Oggi diventerà «Piazza Panettone» il casello ovest di Porta Venezia. Dalle 12 alle 18 si potrà gustare il natalino milanese, accompagnato con vino moscato, latte fresco, spremute di agrumi, yogurt, creme e budini cioccolato- vaniglia. La città punta un riflettore sul suo squisito tortino, spesso presentato anche in monoporzione, grazie all’iniziativa «Il panettone artigianale nel cuore di Milano», voluto dalla Camera di Commercio in collaborazione con il Comitato dei Maestri Pasticceri. «Valorizzare un simbolo e uno dei marchi più riconoscibili della nostra città significa rafforzare la qualità delle tradizioni cui apparteniamo» ha detto Carlo Sangalli, presidente della Camera di Commercio. Una tradizione mai abbandonata, se si pensa che il milanese spende almeno 13 euro a testa per l’acquisto della «torta natalizia», preferendola ancora nella sua versione con i canditi, per un giro d’affari complessivo di 14 milioni di euro, con una crescita del 16,7% rispetto all’anno passato. Questi i dati emersi da un’indagine della stessa Camera di Commercio tra novembre e dicembre 2010, attraverso un sondaggio su 801 italiani, dai 18 anni in su, di cui 267 residenti a Milano, 267 a Roma e altrettanti a Napoli. Sono 152, tra il centro e la provincia, i pasticceri e i panettieri che hanno aderito a questa festa del prodotto artigianale, marchio depositato all’Ufficio Brevetti della Camera di Commercio, e che sfornano un «panetùn» usando gli ingredienti di un tempo: acqua, farina, zucchero, uova fresche, latte o yogurt, burro, uvetta sultanina, scorza d’arancia e cedro canditi. Si distinguono perché espongono il logo con la geometria dell’uomo di Leonardo da Vinci e i colori delle vetrate del Duomo. La novità di oggi sarà la presentazione di una versione studiata appositamente per i celiaci.

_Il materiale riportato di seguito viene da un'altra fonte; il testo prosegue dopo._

Context: an optimization exercise on an open-source flow, tuned for small area and a short achievable clock period. The choices shown serve that exercise and are no tape-out recipe.
RTL that was checked went through simulation tests only; none was proved equivalent to the original.
Power is estimated from default activity; no workload was simulated.

Design arith_eg3_mod, start of the top module:
module arith_eg3_mod(
    input clk,
    input rst,
    input int a,
    input int b,
    input [1:0] sel,
    output int r
);
Settings: LEC_CHECK=0, CAP_MARGIN=20, CORE_MARGIN=2, CORE_UTILIZATION=40, SLEW_MARGIN=65; clock period 75.0 ns.
run.sh (not shown) runs the stock make flow with config.mk's settings and CLKGATE_MAP_FILE= SYNTH_SCRIPT=/design/flow/synth_recipe.tcl, a recipe that flattens the netlist after the stock synthesis.
Rerun with:
Settings changed: CAP_MARGIN 20 to 85, SLEW_MARGIN 65 to 92.
- This time the run aborted during detailed placement on DPL-0038
- synthesized cell count does not change
- synthesized area stays the same
Rerun with:
Settings changed: CAP_MARGIN 85 to 20, SLEW_MARGIN 92 to 50.
The new run ran to the end with no violations.
Synthesized cell count stays the same.
Synthesized area does not change.
Rerun with:
Settings changed: SLEW_MARGIN 50 to 20.
Outcome:
- utilization drops by 0.15 points
- clock power drops by 4.0%
- routed wire length stays flat
- power decreases by 0.35%


## job 101
The RTL this note starts from:
==> flow/design.v <==
module arith_eg3_mod(
    input clk,
    input rst,
    input int a,
    input int b,
    input [1:0] sel,
    output int r
);
    localparam int K1 = 12;
    localparam int K2 = 25;
    localparam int RIPPLE_MAX = 4;    
    logic        mul0, mul1, mul2;       
    logic        div0, div1, div2;       
    logic        inv0, inv1, inv2;       
    logic        nq0,  nq1,  nq2;        
    logic [31:0] ns0,  ns1,  ns2;        
    logic [31:0] y0,   y1,   y2;         
    logic [31:0] xr1,  xr2;              
    logic [31:0] qr1,  qr2;              
    wire  [2:0]        m_mul = {mul2, mul1, mul0};
    wire  [2:0]        m_div = {div2, div1, div0};
    wire  [2:0]        m_inv = {inv2, inv1, inv0};
    wire  [2:0][31:0]  nsrc  = {ns2, ns1, ns0};
    wire  [2:0][31:0]  y     = {y2, y1, y0};
    wire  [2:0][31:0]  xreg  = {xr2, xr1, 32'd0};
    wire  [31:0][31:0] xo;       
    wire  [31:0] qc;               
    wire        s_div = (sel == 2'd3);
    wire        s_mul = (sel == 2'd2);
    wire        s_inv = sel[0];
    wire [31:0] a_abs = a[31] ? -a : a;
    wire [31:0] b_abs = b[31] ? -b : b;
    assign mul0 = s_mul;
    assign div0 = s_div;
    assign inv0 = s_inv;
    assign nq0  = s_div & (a[31] ^ b[31]) & (b != 32'd0);
    assign ns0  = s_div ? a_abs : a;
    assign y0   = (s_div ? b_abs : b) ^ {32{s_inv}};
    for (genvar k = 0; k < 32; k++) begin : row
        localparam int S = (k < K1) ? 0 : (k < K2) ? 1 : 2;
        wire         nb = ~m_mul[S] & nsrc[S][31-k];
        wire [k:0]   xin;
        if (k == 0)                  assign xin = nb;
        else if (k == K1 || k == K2) assign xin = {xreg[S][k-1:0], nb};
        else                         assign xin = {xo[k-1][k-1:0], nb};
        wire [k:0]   s;
        wire         co;
        alu_row #(.W(k+1), .FAST(k >= RIPPLE_MAX)) add (.x(xin), .y(y[S][k:0]), .ci(m_inv[S]), .s(s), .co(co));
        wire hz;
        if (k == 31) assign hz = 1'b1;
        else         assign hz = &y[S][31:k+1];
        wire keep = m_mul[S] ? nsrc[S][31-k] : m_div[S] ? (co & hz) : (k == 31);
        assign qc[31-k] = keep;
        assign xo[k] = {{(31-k){1'b0}}, keep ? s : xin};
    end
    logic sd, sx;    
    always_ff @(posedge clk) begin
        mul1 <= mul0;
        div1 <= div0;
        inv1 <= inv0;
        nq1  <= nq0;
        ns1  <= ns0;
        y1   <= y0;
        xr1  <= xo[K1-1];
        qr1  <= qc;
        mul2 <= mul1;
        div2 <= div1;
        inv2 <= inv1;
        nq2  <= nq1;
        ns2  <= ns1;
        y2   <= y1;
        xr2  <= xo[K2-1];
        qr2  <= {qr1[31:32-K1], qc[31-K1:0]};
        if (rst) begin
            sd <= 1'b0;
            sx <= 1'b0;
        end else begin
            sd <= div1;
            sx <= ~div1;
        end
    end
    wire [31:0] q = {qr2[31:32-K2], qc[31-K2:0]};
    wire [31:0] qf = nq2 ? -q : q;
    assign r = ({32{sd}} & qf) | ({32{sx}} & xo[31]);
endmodule
Source: an optimization exercise on an open RTL-to-GDS flow (aim: small area and a short achievable clock period). Production flows keep margins and buffers that such runs may drop.
RTL that was checked went through simulation tests only; none was proved equivalent to the original.
The RTL of runs 2 to 5 and 7 was laid out without a check of its function.
Power and IR drop assume default switching activity.

==> design.v <==
module konya(DIN, Resetn, Clock, Run, Done, BusWires);
	input [15:0] DIN;
	input Resetn, Clock, Run;
	output Done;
	output [15:0] BusWires;
	reg [1:0] Tstep;
	reg L, b0;             
	reg [2:0] W, Y;        
	reg dsel;              
	reg dn;                
	reg Done;
	reg [15:0] R [0:7];
	reg [15:0] A;
	reg [15:0] BR;         
	reg zf;                
	reg gnew;              
	wire t0 = (Tstep == 2'd0);
	wire t1 = (Tstep == 2'd1);
	wire t2 = (Tstep == 2'd2);
	wire [2:0] op = DIN[15:13];
	wire [2:0] x = DIN[12:10];
	wire [2:0] y = DIN[9:7];
	wire op_mvi = (op == 3'd1);
	wire op_add = (op == 3'd2) | (op == 3'd3);
	wire op_st  = (op == 3'd4) | (op == 3'd5);
	wire op_nz  = (op == 3'd6);
	wire op_long = op_add | (op == 3'd7);
	wire [15:0] nd, nb;
	konya_nand2 bus_d [15:0] (.a(DIN), .b({16{dsel}}), .y(nd));
	konya_nand2 bus_b [15:0] (.a(BR), .b({16{dn}}), .y(nb));
	konya_nand2 bus_o [15:0] (.a(nd), .b(nb), .y(BusWires));
	wire zf_now = gnew ? ~|BR : zf;
	reg [1:0] Tn;
	reg dsel_n, Done_n;
	always @(*) begin
		Tn = 2'd0; dsel_n = 1'b1; Done_n = 1'b0;
		case (Tstep)
			2'd0: if (Run) begin
				Tn = 2'd1;
				Done_n = ~op_long;
				dsel_n = op_mvi | (op == 3'd7) | (op_nz & ~zf_now);
			end
			2'd1: if (L) begin
				Tn = 2'd2;
				dsel_n = 1'b0;
			end
			2'd2: begin
				Tn = 2'd3;
				dsel_n = ~b0; Done_n = b0;
			end
			2'd3: ;
		endcase
	end
	always @(posedge Clock, negedge Resetn)
		if (!Resetn) begin
			Tstep <= 2'd0; dsel <= 1'b1; dn <= 1'b0; Done <= 1'b0;
		end else begin
			Tstep <= Tn; dsel <= dsel_n; dn <= ~dsel_n; Done <= Done_n;
		end
	wire [2:0] ridx = t0 ? ((op_add | op_st) ? x : y) : Y;
	wire [7:0] rsel = {8{~t2}} & (8'd1 << ridx);
	wire [16:0] c;
	assign c[0] = 1'b0;
	genvar k;
	generate for (k = 0; k < 16; k = k + 1) begin : add
		assign c[k+1] = (A[k] & BR[k]) | (c[k] & (A[k] ^ BR[k]));
	end endgenerate
	wire [15:0] gv = A ^ BR ^ (c[15:0] & {16{b0}});
	wire [15:0] BRn;
	konya_andor9 rd (.sel({t2, rsel}),
		.d({gv, R[7], R[6], R[5], R[4], R[3], R[2], R[1], R[0]}), .q(BRn));
	always @(posedge Clock) begin
		if (t0) begin
			L  <= op_long;
			b0 <= op_add;
			W  <= op_st ? y : x;
			Y  <= y;
		end
		if (Done)
			R[W] <= BusWires;
		if (t1 & L & b0)
			A <= BR;
		BR <= BRn;
		gnew <= t2;
		zf <= zf_now;
	end
endmodule
module konya_andor9(sel, d, q);
	input [8:0] sel;
	input [9*16-1:0] d;
	output [15:0] q;
	genvar b;
	generate for (b = 0; b < 16; b = b + 1) begin : bt
		wire [2:0] n;
		konya_aoi222 g0 (.s(sel[2:0]), .d({d[32+b], d[16+b], d[b]}), .y(n[0]));
		konya_aoi222 g1 (.s(sel[5:3]), .d({d[80+b], d[64+b], d[48+b]}), .y(n[1]));
		konya_aoi222 g2 (.s(sel[8:6]), .d({d[128+b], d[112+b], d[96+b]}), .y(n[2]));
		assign q[b] = ~&n;
	end endgenerate
endmodule
module konya_aoi222(s, d, y);
	input [2:0] s, d;
	output y;
	assign y = ~|(s & d);
endmodule
module konya_nand2(a, b, y);
	input a, b;
	output y;
	assign y = ~(a & b);
endmodule
==> flow/run.sh <==
#!/bin/bash
set -euo pipefail
bash standard.sh \
  "CTS_ARGS=-sink_clustering_enable -repair_clock_nets -dont_use_dummy_load -sink_clustering_size 30 -sink_clustering_max_diameter 80 -buf_list sky130_fd_sc_hd__clkbuf_8" \
  finish > standard.log 2>&1
==> standard.sh <==
#!/bin/bash
# synth_recipe.tcl (not shown) runs the flow's synth.tcl, then flattens the netlist and writes it again
# the make line also repeats each setting of config.mk as NAME=value (left out here)
make -C /OpenROAD-flow-scripts/flow DESIGN_CONFIG=/design/flow/config.mk WORK_HOME=/design/flow/orfs CLKGATE_MAP_FILE= SYNTH_SCRIPT=/design/flow/synth_recipe.tcl "${@:-finish}"
==> config.mk <==
export PLATFORM = sky130hd
export DESIGN_NAME = konya
export DESIGN_NICKNAME = konya
export VERILOG_FILES = /design/flow/design.v
export SDC_FILE = /design/flow/constraint.sdc
export NUM_CORES = 4
export LEC_CHECK = 0
export CAP_MARGIN = 5
export CORE_MARGIN = 2
export CORE_UTILIZATION = 40
export CTS_BUF_LIST = sky130_fd_sc_hd__clkbuf_8
export CTS_CLUSTER_DIAMETER = 80
export CTS_CLUSTER_SIZE = 30
export SETUP_SLACK_MARGIN = 3.22
export SLEW_MARGIN = 5
export SYNTH_HIERARCHICAL = 1
export SYNTH_MINIMUM_KEEP_SIZE = 0
==> constraint.sdc <==
create_clock -name core_clock -period 6.0 [get_ports {Clock}]
set_input_delay 1.2000 -clock core_clock [delete_from_list [all_inputs] [get_ports {Clock}]]
set_output_delay 1.2000 -clock core_clock [all_outputs]
set_load 0.01 [all_outputs]
==> impl_metrics.json, run 1 <==
{
  "p_seq_share_pct": 45.3,
  "grt_usage_pct": 19.1,
  "holdBufCountCts": 0,
  "coreArea_um2": 16700,
  "gp_congestion": 0.761,
  "cp.required_ns": 4.80,
  "worstPathCellList": "buf_4 -> nand2_4 -> nand2_4 -> buf_6",
  "crit_family": "buffers and inverters",
  "ir_drop_mv": 0.195,
  "numCtsBuffers": 17,
  "cts.path.max_buffers": 2,
  "dp.cells": 704,
  "rrSetupSlack_ns": 3.41,
  "final.setup.tns_ns": 0,
  "drtIter0Drc": 451,
  "p_sw_uw": 1430,
  "cpMostUsedCell": "nand2_4",
  "slew_headroom_pct": 32.7,
  "grt_pass1_vias": 4418,
  "initial_core_util_pct": 41.2,
  "yosysUniqueCellTypes": 51,
  "synth.avg_cell_area_um2": 15.4,
  "ys_ff_latch": 175,
  "fillers": 1414,
  "nNetsFinal": 567,
  "crit_path_end_kind": "output port",
  "drv_slew": 0,
  "arrival_ns": 1.59,
  "critPathMaxStageDelay_ns": 0.13,
  "max_cap_viol_count": 0,
  "grt.overflow.total": 0,
  "fin_cells": 751,
  "drtPass1Iterations": 8,
  "die_x_um": 135,
  "diodes": 0,
  "clock_power_share_pct": 15.0,
  "ys_async_sr_fraction_pct": 2.86,
  "min_from": "R[4][12]$_DFFE_PP_",
  "grt_pass1_wl_um": 25200,
  "synth_commonest_cells": "edfxtp_1 (152), nand2_1 (67), a222oi_1 (48)",
  "leakagePower_uw": 0.00293,
  "num_rows": 47,
  "synth_top_area_cell": "edfxtp_1",
  "setup_viol": 0,
  "clkTransAtPathRegs_ns": 0.08,
  "multi_input_area_um2": 2110,
  "clkLatencyLatePin_ns": 0.46,
  "worst_slew_pin_slew_ns": 1.01,
  "io_pins": 36,
  "ant_nets": 0,
  "drt-total-wl_um": 16900,
  "r2r-start": "A[1]$_DFFE_PP_",
  "hold_ws_ns": 0.461,
  "htreeDepth": 4,
  "stdcell_area_um2": 8340,
  "p_int_uw": 2550,
  "ys.flop_type": "edfxtp_1",
  "rr_worst_depth": 8,
  "port_buffers": 35,
  "skew_ns": 0.0279,
  "post-route-period-util_pct": 46.5,
  "worst_r2r_endpoint": "BR[14]$_DFF_P_",
  "synth_area_leaders": "edfxtp_1 (66%), a222oi_1 (7.0%), dfxtp_1 (5.2%)",
  "via_per_inst": 5.84,
  "antenna_found_initial": 0,
  "cts_tree": "yes",
  "synth_warnings": 7,
  "worstHoldEndpoint": "BR[12]$_DFF_P_",
  "drive_gt1_share_pct": 26.9,
  "netlist.area_leader.share_pct": 66.3,
  "register_area_um2": 5060,
  "dr_total_vias": 4385,
  "combPwrFrac_pct": 39.7,
  "holdPathStages": 2,
  "rsz0062_at_grt": "true",
  "seq_area_frac_synth_pct": 73.4,
  "synth_area_um2": 6880,
  "worstSetupPathType": "in2out",
  "crit_fanout": 4,
  "synth_nets": 481,
  "die_y_um": 135,
  "max_clock_freq_mhz": 358,
  "period_needed_ns": 2.79,
  "utilization_pct": 49.9,
  "hold_viol": 0,
  "status": "finished clean",
  "yosysMostFrequentCell": "edfxtp_1",
  "place_area_um2": 7610,
  "cp-start-kind": "input port",
  "p_per_area_nw_per_um2": 477,
  "synthCells": 447,
  "hp-class": "reg2reg",
  "p_sw_share_pct": 35.9,
  "area_delta_synth_final_pct": 21.2,
  "synth_edf_count": 152,
  "grt_max_degree": 23,
  "routedWlPerCell_um": 22.4,
  "clock_sinks": 175,
  "drc_errors": 0,
  "cpMaxStageDelayCell": "buf_4",
  "dpl.hpwl_um": 10500,
  "fp.dieArea_um2": 18300,
  "critPathBufInv": 2,
  "root_buffer": "clkbuf_8"
}
==> worst max-delay path by stage <==
stage,slack (ns),cells past startpoint,end,startpoint
global route,3.18,4,BusWires[6],dsel$_DFF_PN1_
global placement,1.93,4,BusWires[15],DIN[15]
detailed placement,1.89,4,BusWires[15],DIN[15]
finish,3.21,4,BusWires[8],DIN[8]
CTS,3.18,4,BusWires[6],dsel$_DFF_PN1_
floorplan,3.20,7,BR[0]$_DFF_P_,DIN[14]
==> repair_timing <==
action / in CTS / in global routing
pin swaps: 31 / 6
hold endpoints to repair: 0 / 0
buffers inserted: 24 / 6
cloned: 0 / 0
setup endpoints to repair: 32 / 31
resized for setup: 209 / 9
==> power by group through the flow <==
stage / clock network [uW] / registers, uW / logic, uW
2_1_floorplan: 0 / 1740 / 843
3_3_place_gp: 0 / 1830 / 1230
3_5_place_dp: 0 / 1840 / 1260
4_1_cts: 608 / 1810 / 1500
5_1_grt: 654 / 1830 / 1710
6_report: 599 / 1800 / 1580
==> per-module statistics from Yosys, one instance, submodules excluded <==
| module | cell area (um2) | times used | cells | flip-flops and latches |
|---|---|---|---|---|
| konya | 6140 | 1 | 335 | 175 |
| konya_andor9 | 80.1 | 1 | 16 | 0 |
| konya_aoi222 | 10.0 | 48 | 1 | 0 |
| konya_nand2 | 3.75 | 48 | 1 | 0 |
==> cell usage in the layout (no fill, tap or decap), types with 2 or more instances in the layout <==
master / Yosys / layout
edfxtp_1: 152 / 152
a222oi_1: 48 / 48
nand2_1: 67 / 35
buf_4: 0 / 32
nand2_4: 0 / 22
nand3_1: 21 / 21
buf_6: 0 / 20
dfxtp_1: 18 / 18
clkbuf_8: 0 / 17
nor2_1: 26 / 16
ha_1: 15 / 15
xnor2_1: 14 / 14
a21oi_1: 10 / 10
nand2_2: 0 / 10
buf_2: 1 / 9
nor2_4: 0 / 8
a21o_1: 6 / 6
nand2b_1: 6 / 6
a22oi_1: 6 / 5
buf_12: 0 / 5
dfrtp_1: 4 / 3
mux2i_1: 3 / 3
mux2_2: 3 / 3
inv_1: 3 / 3
clkdlybuf4s50_1: 0 / 3
or2_4: 0 / 2
o31a_1: 2 / 2
a31oi_1: 2 / 2
and2_1: 2 / 2
a41oi_1: 2 / 2
xor2_1: 2 / 2
nor2_2: 0 / 2
nor3_4: 0 / 2
nor4_1: 2 / 2
or2_2: 2 / 2
==> registers in the layout, indices dropped and copies added, names as in the netlist, 3 cells and up, named ones only <==
| signal | count |
|---|---|
| R | 128 |
| Y | 3 |
| W | 3 |
| A | 16 |
| BR | 16 |
==> worst min-delay path: stages, from the launching register on <==
cell and delay (ns):
edfxtp_1 0.32, a222oi_1 0.06, nand3_1 0.07
==> routing by layer <==
layer,track usage (%),up-vias,wire length [um]
met5,0,-,0
met4,6.54,0,303
met3,3.93,27,1300
met2,32.0,170,8520
met1,24.8,2200,6730
li1,-,1988,-
==> per-stage QoR <==
| stage | power, uW | setup WS, ns |
|---|---|---|
| after floorplan | 2580 | 3.20 |
| after global placement | 3060 | 1.93 |
| after detailed placement | 3100 | 1.89 |
| after CTS | 3920 | 3.18 |
| after global routing | 4190 | 3.18 |
| final | 3980 | 3.21 |
==> logic make-up (layout without fill, tap and decap cells) <==
group	after synthesis	in the layout	synth area share, %
mux	7	7	1.15
xor+xnor	17	17	2.27
flops	175	175	73.4
fa+ha+maj	15	15	2.73
buf+inv	6	90	0.345
simple gates	138	138	8.89
compound gates	89	89	11.2
==> cell type report <==
cell class	count	share of cell area (%)
flip-flops and latches	175	60.6
multi-input cells	266	25.3
repair buffers	70	7.86
well taps	220	3.30
clock buffers	17	2.81
inverters	3	0.135
==> inputs of run 2 (changes only) <==
--- a/design.v
+++ b/design.v
@@ -31,2 +31,4 @@
 	konya_nand2 bus_o [15:0] (.a(nd), .b(nb), .y(BusWires));
+	wire [15:0] wd;
+	konya_nand2 bus_w [15:0] (.a(nd), .b(nb), .y(wd));
 	wire zf_now = gnew ? ~|BR : zf;
@@ -79,3 +81,3 @@
 		if (Done)
-			R[W] <= BusWires;
+			R[W] <= wd;
 		if (t1 & L & b0)
--- a/config.mk
+++ b/config.mk
@@ -7,3 +7,3 @@
 export LEC_CHECK = 0
-export CAP_MARGIN = 5
+export CAP_MARGIN = 20
 export CORE_MARGIN = 2
@@ -14,3 +14,3 @@
 export SETUP_SLACK_MARGIN = 3.22
-export SLEW_MARGIN = 5
+export SLEW_MARGIN = 20
 export SYNTH_HIERARCHICAL = 1
==> run 2 against run 1 <==
  * Final area increased by 2.4%
  * Register-to-register slack lost 0.12 ns
  * Highest routed layer unchanged
  * Largest cell class unchanged
  * Die area increased by 0.85%
  * Clock-buffer cell count stayed put
  * Maximum frequency down 0.81%
  * Critical path type is now reg2out
  * Global-route usage decreased by 0.14 points
  * Largest power group unchanged
  * Still clean on timing, DRC and antenna
  * Setup slack worse by 0.023 ns
  * Critical endpoint is now BusWires[7]
  * Non-clock buffer count is 37 higher
==> impl_metrics.json, run 2 <==
{
  "status": "finished clean",
  "synth.avg_cell_area_um2": 15.0,
  "worstHoldEndpoint": "BR[4]$_DFF_P_",
  "drc_errors": 0,
  "worstSetupPathType": "reg2out",
  "drt-met1-wl_um": 6730,
  "grt_pass1_vias": 4561,
  "yosysUniqueCellTypes": 51,
  "synth_nets": 497,
  "fp.dieArea_um2": 18400,
  "ir_drop_mv": 0.149,
  "grt_pass1_wl_um": 25400,
  "die_y_um": 136,
  "routedWlPerCell_um": 20.8,
  "rrSetupSlack_ns": 3.29,
  "p_total_uw": 3970,
  "max_cap_viol_count": 0,
  "num_rows": 48,
  "dr_total_vias": 4558,
  "holdPathStages": 2,
  "netlist.area_leader.share_pct": 65.8,
  "io_pins": 36,
  "ys_ff_latch": 175,
  "final_common_cell": "edfxtp_1",
  "dp.cells": 730,
  "ys_async_sr_fraction_pct": 2.86,
  "synth_top_area_cell": "edfxtp_1",
  "htreeDepth": 4,
  "ys.flop_type": "edfxtp_1",
  "area_delta_synth_final_pct": 23.0,
  "synth_area_leaders": "edfxtp_1 (66%), a222oi_1 (6.9%), dfxtp_1 (5.2%)",
  "cts_tree": "yes",
  "skew_ns": 0.0246,
  "largest_reg_flops": 128,
  "dpl.hpwl_um": 10700,
  "slew_headroom_pct": 49.6,
  "grt_usage_pct": 18.9,
  "worst_r2r_endpoint": "R[1][11]$_DFFE_PP_",
  "fin_cells": 809,
  "drive_gt1_share_pct": 29.1,
  "leakagePower_uw": 0.00313,
  "clkTransAtPathRegs_ns": 0.09,
  "final_cell_mix": "edfxtp_1 (152), buf_4 (69), nand2_1 (62), a222oi_1 (48), nand3_1 (21)",
  "synth_area_um2": 6940,
  "post-route-period-util_pct": 46.9,
  "numCtsBuffers": 17,
  "drtIter0Drc": 672,
  "top_layer": "met4",
  "diodes": 0,
  "cp.required_ns": 4.80,
  "hold_ws_ns": 0.456,
  "die_x_um": 136,
  "grt.overflow.total": 0,
  "rsz0062_at_grt": "true",
  "gp_congestion": 0.797,
  "synth_edf_count": 152,
  "max_clock_freq_mhz": 355,
  "yosysMostFrequentCell": "edfxtp_1",
  "hold_viol": 0,
  "p_per_area_nw_per_um2": 465,
  "via_per_inst": 5.63,
  "final.setup.tns_ns": 0,
  "synth_warnings": 7,
  "crit_fanout": 16,
  "clkLatencyLatePin_ns": 0.45,
  "initial_core_util_pct": 40.6,
  "grt_max_degree": 23,
  "ant_nets": 0,
  "period_needed_ns": 2.82,
  "dr_wl_met2_um": 8660,
  "top_regs": "R (128), A (16), BR (16)",
  "worst_slew_pin_slew_ns": 0.755,
  "drt-total-wl_um": 16900,
  "port_buffers": 35,
  "coreArea_um2": 17100,
  "nNetsFinal": 620,
  "seq_area_frac_synth_pct": 72.8,
  "synthCells": 463,
  "setup_viol": 0,
  "synth_commonest_cells": "edfxtp_1 (152), nand2_1 (83), a222oi_1 (48)",
  "arrival_ns": 1.62,
  "top_register": "R",
  "clock_sinks": 175,
  "r2r-start": "dsel$_DFF_PN1_",
  "drv_slew": 0,
  "drtPass1Iterations": 6,
  "root_buffer": "clkbuf_8",
  "cp-start-kind": "register",
  "cts.path.max_buffers": 2,
  "hp-class": "reg2reg",
  "crit_path_end_kind": "output port",
  "wl_met3_um": 1060,
  "min_from": "R[4][4]$_DFFE_PP_",
  "rr_worst_depth": 13,
  "antenna_found_initial": 0
}
==> run 2: cell count changes in the layout (fill, tap and decap cells not counted), moves of 2 or more <==
cell,delta
a21oi_2,+2
buf_4,+37
buf_2,+7
nor2_2,-2
nand2_1,+27
nor3_4,-2
nand2_4,-15
buf_6,-7
nor3_2,+2
nand2_2,+4
a21oi_1,-2
==> run 2: kinds of logic (layout without fill, tap and decap cells) <==
| logic type | after synthesis | count (layout) | share of synthesized area [%] |
|---|---|---|---|
| AOI/OAI and AO/OA | 89 | 89 | 11.1 |
| xor gates and xnor gates | 17 | 17 | 2.25 |
| adders and majority gates | 15 | 15 | 2.70 |
| buffers and inverters | 6 | 127 | 0.342 |
| DFF | 175 | 175 | 72.8 |
| muxes | 7 | 7 | 1.14 |
| and+or+nand+nor | 154 | 154 | 9.68 |
==> run 2: how the worst max path moves through the flow <==
stage / startpoint / to / depth (start not counted)
2_1_floorplan: DIN[14] / BR[0]$_DFF_P_ / 7
3_3_place_gp: DIN[14] / BusWires[14] / 4
3_5_place_dp: DIN[14] / BR[15]$_DFF_P_ / 8
4_1_cts: DIN[14] / BusWires[14] / 4
5_1_grt: dsel$_DFF_PN1_ / BusWires[7] / 4
6_report: dsel$_DFF_PN1_ / BusWires[7] / 4
==> run 2: report_power, final <==
| part | internal [uW] | total [uW] | switching [uW] |
|---|---|---|---|
| clock network | 251 | 598 | 348 |
| registers | 1630 | 1800 | 167 |
| logic | 671 | 1570 | 901 |
| total | 2550 | 3970 | 1420 |
==> run 2: per-stage QoR <==
stage	instance area (um2)	util [%]	setup slack, ns
after floorplan	6990	-	3.20
after global placement	7690	45.0	2.19
after detailed placement	7690	45.0	2.13
after CTS	8430	49.2	3.17
after global routing	8540	49.9	3.14
final	8540	49.9	3.18
==> run 2: layout make-up <==
cell class              count  area (um2)
fillers                  1413        8580
inverters                   3        11.3
clock buffers              17         234
well taps                 225         282
multi-input cells         282        2060
repair buffers            107         890
flip-flops and latches    175        5060
==> run 2: modules after synthesis, one instance, submodules excluded <==
module | cell area (um2) | cells
konya | 6140 | 335
konya_andor9 | 80.1 | 16
konya_aoi222 | 10.0 | 1
konya_nand2 | 3.75 | 1
==> run 2: per-layer routing <==
layer / vias up / GRT usage [%]
met4: 0 / 7.06
met1: 2249 / 23.6
met2: 174 / 32.5
met5: - / 0
met3: 27 / 3.89
li1: 2108 / -
==> run 2: timing repair <==
item	CTS	global route
resized for setup	178	12
pin swaps	22	6
hold buffers	0	0
buffers inserted	56	6
endpoints found under the hold margin	0	0
setup endpoints to repair	32	62
==> run 2: critical path: stages (launching register included) <==
cell,delay (ns)
dfstp_4,0.77
buf_4,0.17
nand2_4,0.07
nand2_4,0.07
buf_6,0.10
==> inputs of run 3 (changes only) <==
--- a/design.v
+++ b/design.v
@@ -31,4 +31,2 @@
 	konya_nand2 bus_o [15:0] (.a(nd), .b(nb), .y(BusWires));
-	wire [15:0] wd;
-	konya_nand2 bus_w [15:0] (.a(nd), .b(nb), .y(wd));
 	wire zf_now = gnew ? ~|BR : zf;
@@ -69,3 +67,4 @@
 	end endgenerate
-	wire [15:0] gv = A ^ BR ^ (c[15:0] & {16{b0}});
+	wire [15:0] p = A ^ BR;
+	wire [15:0] gv = p ^ c[15:0];
 	wire [15:0] BRn;
@@ -81,3 +80,3 @@
 		if (Done)
-			R[W] <= wd;
+			R[W] <= BusWires;
 		if (t1 & L & b0)
@@ -85,4 +84,4 @@
 		BR <= BRn;
-		gnew <= t2;
-		zf <= zf_now;
+		gnew <= t2 & b0;
+		zf <= (t2 & ~b0) ? ~|p : zf_now;
 	end
--- a/config.mk
+++ b/config.mk
@@ -13,3 +13,3 @@
 export CTS_CLUSTER_SIZE = 30
-export SETUP_SLACK_MARGIN = 3.22
+export SETUP_SLACK_MARGIN = 3.15
 export SLEW_MARGIN = 20
==> run 3 against run 2 <==
  * The layout now fails its checks (setup timing)
  * Largest cell class unchanged
  * Setup slack got worse by 3.2 ns
  * Flip-flop and latch count unchanged
  * Largest power group unchanged
  * Synthesized cell count down 14%
  * Highest routed layer unchanged
  * Wire length rose by 1.2%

Durante la giornata verrà anche distribuita una brochure sulla storia del dolce, mentre un video mostrerà la sua preparazione; è stata anche allestita una mostra con materiali e strumenti che hanno consentito a questo «grande pane» di diventare uno dei quattro piatti tipici della tavola meneghina, insieme al risotto, alla cotoletta e alla polenta. Come nacque? Due sono i racconti che ne fanno la leggenda. Messer Ughetto degli Atellani si innamorò di Algisa, la bella figlia di un fornaio; per conquistarla si fece assumere al forno, dove impastò per la fanciulla una leccornia a base di uova, burro zucchero e uva sultanina. Uniti da tanta dolcezza, i due giovani si sposarono. L’altra favola riguarda invece Ludovico il Moro. Durante un pranzo di Natale, il cuoco di corte dimenticò il dolce in forno, che si bruciò. Disperato chiese aiuto a uno sguattero, Toni, che con le poche cose rimaste in dispensa, impastò il un nuovo dessert. Il risultato fu tanto gradito dai commensali, che il cuoco rivelò che quello era «El pan de Toni», da cui panettone. Sempre secondo l’indagine della Camera di Commercio è l’89,%% dei milanesi che acquista il pane di Toni per Natale. Il 60% preferisce quello con uvetta e canditi, l’11% lo sceglie senza niente. Tre milanesi su quattro, ovvero il 74%, lo ritengono uno dei simboli più forti della dolcezza sotto la Madonnina. In fondo il Duomo non è un grande panettone?